TASK TO COMPLETE: Lines where the string "localparam" appears are to be copied from the entries below.

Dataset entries
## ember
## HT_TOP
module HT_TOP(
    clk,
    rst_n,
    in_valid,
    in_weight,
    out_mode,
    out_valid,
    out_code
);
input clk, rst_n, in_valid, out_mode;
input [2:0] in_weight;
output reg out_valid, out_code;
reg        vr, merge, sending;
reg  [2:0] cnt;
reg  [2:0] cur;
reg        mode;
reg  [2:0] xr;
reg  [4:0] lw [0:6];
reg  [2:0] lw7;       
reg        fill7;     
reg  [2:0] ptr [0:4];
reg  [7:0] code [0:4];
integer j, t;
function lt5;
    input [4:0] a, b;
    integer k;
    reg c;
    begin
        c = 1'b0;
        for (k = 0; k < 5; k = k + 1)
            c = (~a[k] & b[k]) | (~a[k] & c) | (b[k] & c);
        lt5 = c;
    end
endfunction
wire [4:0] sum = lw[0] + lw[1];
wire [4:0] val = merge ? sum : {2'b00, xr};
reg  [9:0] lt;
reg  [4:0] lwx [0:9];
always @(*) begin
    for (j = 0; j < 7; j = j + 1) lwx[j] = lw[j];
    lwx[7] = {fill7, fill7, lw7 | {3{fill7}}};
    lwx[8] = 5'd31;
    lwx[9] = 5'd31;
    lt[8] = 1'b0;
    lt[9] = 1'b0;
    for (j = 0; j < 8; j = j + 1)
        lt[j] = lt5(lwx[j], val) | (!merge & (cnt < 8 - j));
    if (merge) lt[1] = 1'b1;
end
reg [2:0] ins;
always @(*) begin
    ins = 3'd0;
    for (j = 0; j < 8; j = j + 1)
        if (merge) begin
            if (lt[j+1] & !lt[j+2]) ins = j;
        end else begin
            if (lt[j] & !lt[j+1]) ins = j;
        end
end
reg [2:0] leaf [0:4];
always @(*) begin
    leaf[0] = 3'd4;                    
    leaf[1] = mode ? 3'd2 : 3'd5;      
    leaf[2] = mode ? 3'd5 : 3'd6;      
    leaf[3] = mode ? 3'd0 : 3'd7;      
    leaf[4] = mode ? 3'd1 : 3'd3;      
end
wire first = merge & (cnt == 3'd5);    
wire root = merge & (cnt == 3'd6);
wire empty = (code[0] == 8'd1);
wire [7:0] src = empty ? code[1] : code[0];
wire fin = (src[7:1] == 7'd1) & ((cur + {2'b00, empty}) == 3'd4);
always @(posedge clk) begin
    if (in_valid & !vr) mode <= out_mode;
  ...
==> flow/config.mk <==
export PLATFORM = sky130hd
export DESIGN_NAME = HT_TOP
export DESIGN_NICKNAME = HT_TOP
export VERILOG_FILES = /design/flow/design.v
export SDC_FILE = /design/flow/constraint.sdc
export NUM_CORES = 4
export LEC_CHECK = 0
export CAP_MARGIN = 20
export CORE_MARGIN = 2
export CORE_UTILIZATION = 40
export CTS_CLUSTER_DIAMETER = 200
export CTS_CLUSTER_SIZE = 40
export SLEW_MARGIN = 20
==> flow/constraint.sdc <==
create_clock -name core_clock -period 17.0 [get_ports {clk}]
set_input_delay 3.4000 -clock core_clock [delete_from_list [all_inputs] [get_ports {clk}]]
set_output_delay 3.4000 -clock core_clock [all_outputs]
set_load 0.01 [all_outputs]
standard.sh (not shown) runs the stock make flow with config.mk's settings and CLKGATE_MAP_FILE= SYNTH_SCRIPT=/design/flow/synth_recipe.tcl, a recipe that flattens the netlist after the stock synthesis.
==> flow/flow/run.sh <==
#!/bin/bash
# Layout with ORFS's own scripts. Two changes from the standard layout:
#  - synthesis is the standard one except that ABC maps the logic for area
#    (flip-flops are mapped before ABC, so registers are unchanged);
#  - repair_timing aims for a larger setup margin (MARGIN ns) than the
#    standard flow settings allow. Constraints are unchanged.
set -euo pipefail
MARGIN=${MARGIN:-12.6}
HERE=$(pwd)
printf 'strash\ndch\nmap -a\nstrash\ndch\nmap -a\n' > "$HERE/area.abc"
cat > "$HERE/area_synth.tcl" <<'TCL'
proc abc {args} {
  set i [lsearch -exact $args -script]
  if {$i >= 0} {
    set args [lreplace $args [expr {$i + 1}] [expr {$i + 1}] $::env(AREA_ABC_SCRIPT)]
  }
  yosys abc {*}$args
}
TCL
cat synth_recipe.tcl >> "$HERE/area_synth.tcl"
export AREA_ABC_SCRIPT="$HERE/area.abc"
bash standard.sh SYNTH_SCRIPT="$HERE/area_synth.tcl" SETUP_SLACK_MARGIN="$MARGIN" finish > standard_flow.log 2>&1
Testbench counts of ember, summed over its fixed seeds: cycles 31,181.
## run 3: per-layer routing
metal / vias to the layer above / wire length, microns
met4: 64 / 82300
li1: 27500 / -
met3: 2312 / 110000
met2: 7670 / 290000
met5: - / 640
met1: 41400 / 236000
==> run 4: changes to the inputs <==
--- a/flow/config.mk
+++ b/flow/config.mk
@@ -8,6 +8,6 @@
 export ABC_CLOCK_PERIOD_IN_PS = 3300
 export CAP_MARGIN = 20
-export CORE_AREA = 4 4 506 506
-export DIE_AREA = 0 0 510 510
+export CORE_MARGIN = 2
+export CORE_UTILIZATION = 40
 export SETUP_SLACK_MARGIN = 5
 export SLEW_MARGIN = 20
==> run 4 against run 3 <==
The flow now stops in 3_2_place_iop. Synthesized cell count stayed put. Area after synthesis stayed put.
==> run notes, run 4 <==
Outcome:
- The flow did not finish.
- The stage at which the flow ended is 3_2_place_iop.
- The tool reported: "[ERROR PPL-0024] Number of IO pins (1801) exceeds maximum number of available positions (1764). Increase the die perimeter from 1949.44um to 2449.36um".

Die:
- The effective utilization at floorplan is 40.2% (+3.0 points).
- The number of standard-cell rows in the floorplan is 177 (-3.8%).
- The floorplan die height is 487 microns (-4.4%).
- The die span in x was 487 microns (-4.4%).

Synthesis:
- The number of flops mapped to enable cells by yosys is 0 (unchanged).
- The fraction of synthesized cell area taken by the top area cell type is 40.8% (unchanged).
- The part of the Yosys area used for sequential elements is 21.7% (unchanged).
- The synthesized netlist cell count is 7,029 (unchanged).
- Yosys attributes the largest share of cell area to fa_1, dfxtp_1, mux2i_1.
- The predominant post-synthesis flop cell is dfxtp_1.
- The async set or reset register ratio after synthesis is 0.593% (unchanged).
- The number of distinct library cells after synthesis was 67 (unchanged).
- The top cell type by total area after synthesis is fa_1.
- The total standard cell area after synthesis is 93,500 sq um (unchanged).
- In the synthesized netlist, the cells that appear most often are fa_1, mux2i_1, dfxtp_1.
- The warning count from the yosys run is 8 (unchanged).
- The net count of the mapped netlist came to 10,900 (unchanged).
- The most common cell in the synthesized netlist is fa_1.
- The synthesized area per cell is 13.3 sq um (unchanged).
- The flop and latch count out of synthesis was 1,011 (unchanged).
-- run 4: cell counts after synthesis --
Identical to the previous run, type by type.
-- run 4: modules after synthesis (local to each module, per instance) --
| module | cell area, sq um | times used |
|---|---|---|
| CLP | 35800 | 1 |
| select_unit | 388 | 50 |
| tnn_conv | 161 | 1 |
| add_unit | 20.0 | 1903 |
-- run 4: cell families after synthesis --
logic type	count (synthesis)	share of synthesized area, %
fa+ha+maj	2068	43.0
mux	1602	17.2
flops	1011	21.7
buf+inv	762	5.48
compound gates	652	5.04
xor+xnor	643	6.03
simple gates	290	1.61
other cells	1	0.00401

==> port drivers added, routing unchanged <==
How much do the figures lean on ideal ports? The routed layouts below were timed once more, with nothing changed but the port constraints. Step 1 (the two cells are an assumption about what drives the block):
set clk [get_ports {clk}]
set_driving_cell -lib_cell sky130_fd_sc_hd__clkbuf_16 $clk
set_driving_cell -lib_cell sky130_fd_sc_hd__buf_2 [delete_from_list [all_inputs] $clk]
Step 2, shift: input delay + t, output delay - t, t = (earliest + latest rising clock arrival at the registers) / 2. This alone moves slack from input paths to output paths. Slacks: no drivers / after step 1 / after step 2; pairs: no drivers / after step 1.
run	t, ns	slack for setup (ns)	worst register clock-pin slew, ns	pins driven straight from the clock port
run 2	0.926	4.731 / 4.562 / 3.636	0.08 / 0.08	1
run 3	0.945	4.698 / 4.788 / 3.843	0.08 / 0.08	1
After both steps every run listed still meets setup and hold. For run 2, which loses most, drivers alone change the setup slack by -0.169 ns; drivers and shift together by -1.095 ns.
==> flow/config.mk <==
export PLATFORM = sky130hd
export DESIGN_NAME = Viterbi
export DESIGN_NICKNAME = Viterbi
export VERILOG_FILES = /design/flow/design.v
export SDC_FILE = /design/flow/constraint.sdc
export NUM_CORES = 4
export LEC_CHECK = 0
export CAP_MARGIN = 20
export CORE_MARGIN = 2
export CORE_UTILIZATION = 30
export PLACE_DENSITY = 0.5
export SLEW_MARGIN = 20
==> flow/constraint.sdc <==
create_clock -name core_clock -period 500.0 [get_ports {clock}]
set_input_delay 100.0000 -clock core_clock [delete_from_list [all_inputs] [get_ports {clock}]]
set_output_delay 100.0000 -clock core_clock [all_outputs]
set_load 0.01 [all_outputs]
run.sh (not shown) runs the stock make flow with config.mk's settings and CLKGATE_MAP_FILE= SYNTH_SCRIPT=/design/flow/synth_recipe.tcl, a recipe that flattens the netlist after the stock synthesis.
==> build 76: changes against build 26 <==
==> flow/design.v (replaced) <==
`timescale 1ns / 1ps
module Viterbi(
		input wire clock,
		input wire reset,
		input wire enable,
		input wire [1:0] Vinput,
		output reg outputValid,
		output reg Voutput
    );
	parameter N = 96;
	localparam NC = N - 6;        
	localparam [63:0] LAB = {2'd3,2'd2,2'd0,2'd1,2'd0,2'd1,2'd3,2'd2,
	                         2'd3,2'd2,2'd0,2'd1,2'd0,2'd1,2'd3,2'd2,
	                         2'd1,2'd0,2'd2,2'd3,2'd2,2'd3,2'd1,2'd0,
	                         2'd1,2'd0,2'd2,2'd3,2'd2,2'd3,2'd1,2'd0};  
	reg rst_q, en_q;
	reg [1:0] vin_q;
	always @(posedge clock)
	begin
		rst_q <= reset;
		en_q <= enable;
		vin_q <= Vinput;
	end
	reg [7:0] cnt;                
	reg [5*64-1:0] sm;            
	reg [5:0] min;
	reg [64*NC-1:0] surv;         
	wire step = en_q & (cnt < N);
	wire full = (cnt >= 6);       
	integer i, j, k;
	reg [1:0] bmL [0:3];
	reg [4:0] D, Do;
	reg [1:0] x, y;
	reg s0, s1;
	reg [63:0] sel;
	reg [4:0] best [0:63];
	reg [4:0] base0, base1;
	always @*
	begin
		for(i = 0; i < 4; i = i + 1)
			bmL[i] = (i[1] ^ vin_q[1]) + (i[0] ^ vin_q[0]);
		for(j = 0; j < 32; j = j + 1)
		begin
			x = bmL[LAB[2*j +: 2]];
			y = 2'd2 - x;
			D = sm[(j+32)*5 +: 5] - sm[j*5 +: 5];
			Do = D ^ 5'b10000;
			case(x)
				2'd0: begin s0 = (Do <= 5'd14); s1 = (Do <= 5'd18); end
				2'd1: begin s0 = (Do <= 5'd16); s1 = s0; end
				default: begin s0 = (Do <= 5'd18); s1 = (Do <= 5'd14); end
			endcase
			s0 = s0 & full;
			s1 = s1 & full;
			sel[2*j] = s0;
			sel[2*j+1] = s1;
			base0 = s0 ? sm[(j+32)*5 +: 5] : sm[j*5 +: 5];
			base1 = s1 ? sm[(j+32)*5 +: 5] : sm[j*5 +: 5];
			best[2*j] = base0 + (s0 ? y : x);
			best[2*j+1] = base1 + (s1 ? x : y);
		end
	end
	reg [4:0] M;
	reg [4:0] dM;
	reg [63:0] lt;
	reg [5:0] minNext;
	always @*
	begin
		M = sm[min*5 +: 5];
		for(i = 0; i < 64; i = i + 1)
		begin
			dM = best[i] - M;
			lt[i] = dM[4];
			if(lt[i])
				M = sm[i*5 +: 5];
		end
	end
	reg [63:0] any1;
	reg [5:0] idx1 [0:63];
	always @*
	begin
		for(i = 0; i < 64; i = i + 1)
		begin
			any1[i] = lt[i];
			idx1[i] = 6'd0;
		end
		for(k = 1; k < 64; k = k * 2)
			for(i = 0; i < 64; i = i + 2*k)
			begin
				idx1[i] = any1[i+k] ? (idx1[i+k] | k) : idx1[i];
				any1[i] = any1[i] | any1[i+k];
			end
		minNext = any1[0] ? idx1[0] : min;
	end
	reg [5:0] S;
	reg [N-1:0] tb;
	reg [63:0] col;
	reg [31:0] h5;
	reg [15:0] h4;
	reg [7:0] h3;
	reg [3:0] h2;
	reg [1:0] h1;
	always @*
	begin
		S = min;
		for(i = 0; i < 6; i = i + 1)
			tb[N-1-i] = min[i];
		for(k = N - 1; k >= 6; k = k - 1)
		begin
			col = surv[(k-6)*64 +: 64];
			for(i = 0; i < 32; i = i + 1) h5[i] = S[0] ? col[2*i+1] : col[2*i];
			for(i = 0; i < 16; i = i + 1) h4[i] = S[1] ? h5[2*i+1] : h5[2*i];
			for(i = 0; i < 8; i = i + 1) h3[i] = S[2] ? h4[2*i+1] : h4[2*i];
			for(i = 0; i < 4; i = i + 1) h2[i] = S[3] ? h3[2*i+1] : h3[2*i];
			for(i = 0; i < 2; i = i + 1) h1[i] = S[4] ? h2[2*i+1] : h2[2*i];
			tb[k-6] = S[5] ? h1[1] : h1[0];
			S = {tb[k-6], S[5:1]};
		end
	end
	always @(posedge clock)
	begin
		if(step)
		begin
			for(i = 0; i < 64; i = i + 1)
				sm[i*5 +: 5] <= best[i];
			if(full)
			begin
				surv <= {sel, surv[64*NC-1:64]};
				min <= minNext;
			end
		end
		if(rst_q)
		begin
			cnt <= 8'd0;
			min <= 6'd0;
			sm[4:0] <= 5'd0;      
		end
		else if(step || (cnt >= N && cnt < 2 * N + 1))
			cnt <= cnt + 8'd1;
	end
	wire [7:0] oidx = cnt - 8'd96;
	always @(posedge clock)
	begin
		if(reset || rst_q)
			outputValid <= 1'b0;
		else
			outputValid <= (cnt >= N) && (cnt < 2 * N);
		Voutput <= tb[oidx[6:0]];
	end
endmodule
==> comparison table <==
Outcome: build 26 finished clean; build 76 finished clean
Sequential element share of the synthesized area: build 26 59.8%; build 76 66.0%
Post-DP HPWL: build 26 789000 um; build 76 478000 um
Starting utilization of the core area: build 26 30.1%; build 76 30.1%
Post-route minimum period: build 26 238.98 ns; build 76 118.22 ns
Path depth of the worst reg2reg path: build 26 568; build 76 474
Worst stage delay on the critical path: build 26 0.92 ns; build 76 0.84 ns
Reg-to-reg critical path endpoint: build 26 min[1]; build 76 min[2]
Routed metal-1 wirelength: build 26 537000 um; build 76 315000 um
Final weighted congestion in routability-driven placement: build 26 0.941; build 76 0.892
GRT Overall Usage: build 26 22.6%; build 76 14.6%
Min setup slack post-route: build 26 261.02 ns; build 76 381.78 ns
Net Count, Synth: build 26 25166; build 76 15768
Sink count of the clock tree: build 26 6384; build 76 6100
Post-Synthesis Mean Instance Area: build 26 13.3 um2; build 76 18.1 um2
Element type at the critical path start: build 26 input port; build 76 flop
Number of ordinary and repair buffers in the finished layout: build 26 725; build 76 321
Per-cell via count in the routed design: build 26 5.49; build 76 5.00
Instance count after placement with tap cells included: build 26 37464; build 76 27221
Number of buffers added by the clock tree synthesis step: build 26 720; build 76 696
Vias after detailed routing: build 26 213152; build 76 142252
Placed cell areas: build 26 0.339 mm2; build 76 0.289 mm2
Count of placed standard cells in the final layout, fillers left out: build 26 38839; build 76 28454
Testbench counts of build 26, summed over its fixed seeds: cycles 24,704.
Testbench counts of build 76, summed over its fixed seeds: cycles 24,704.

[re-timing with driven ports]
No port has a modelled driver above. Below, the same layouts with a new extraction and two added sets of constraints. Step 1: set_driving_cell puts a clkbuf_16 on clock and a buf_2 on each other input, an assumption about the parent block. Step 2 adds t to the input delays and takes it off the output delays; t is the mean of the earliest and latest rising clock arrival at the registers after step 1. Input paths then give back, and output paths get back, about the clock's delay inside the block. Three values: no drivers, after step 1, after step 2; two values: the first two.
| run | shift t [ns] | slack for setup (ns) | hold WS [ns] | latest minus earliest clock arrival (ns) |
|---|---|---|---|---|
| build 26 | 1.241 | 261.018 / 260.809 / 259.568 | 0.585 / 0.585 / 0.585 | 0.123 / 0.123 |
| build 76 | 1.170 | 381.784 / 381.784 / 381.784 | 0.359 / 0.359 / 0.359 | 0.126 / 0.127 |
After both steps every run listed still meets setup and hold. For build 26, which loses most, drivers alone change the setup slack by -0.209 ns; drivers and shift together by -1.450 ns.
Source: an optimization exercise on an open RTL-to-GDS flow (aim: small area). Production flows keep margins and buffers that such runs may drop.
In this exercise RTL edits were held to simulation tests only and were not proved equivalent to the original.
Power figures rest on the tool's default switching activity, not on a simulated workload.

JK:
Design SuperBallPickupMasterRotaryChampionDeluxe5, start of the top module:
module SuperBallPickupMasterRotaryChampionDeluxe5(
	input LeftA,
	input LeftB,
	input RightA,
	input RightB,
	input LeftA2,
	input LeftB2,
	input RightA2,
	input RightB2,
	input wire clk,			 
	input wire reset,			 
	output wire [6:0] seg,	 
	output wire [3:0] an,	 
	output wire dp,			 
	output wire [2:0] red,	 
	output wire [2:0] green, 
	output wire [1:0] blue,	 
	output wire hsync,		 
	output wire vsync,			 
	output resetOut
	);
For scale: roughly 1100 cells after synthesis, about 280 flip-flops.
==> module MaquinaEstados, before the edit <==
module MaquinaEstados(
	input A,
	input B,
	input clk,
	input reset,
	output step,
	output down
);
reg p, q, r;
wire second = r ? A : B;
always @(posedge clk, posedge reset)
	if (reset) begin
		p <= 1'b0;
		q <= 1'b0;
	end else begin
		p <= p ? ~second : (~q & (A ^ B));
		q <= p & second;
	end
always @(posedge clk)
	r <= p ? r : B;
assign step = q;
assign down = r;
endmodule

EXERCISE RESPONSE:
	localparam NC = N - 6;        
	localparam [63:0] LAB = {2'd3,2'd2,2'd0,2'd1,2'd0,2'd1,2'd3,2'd2,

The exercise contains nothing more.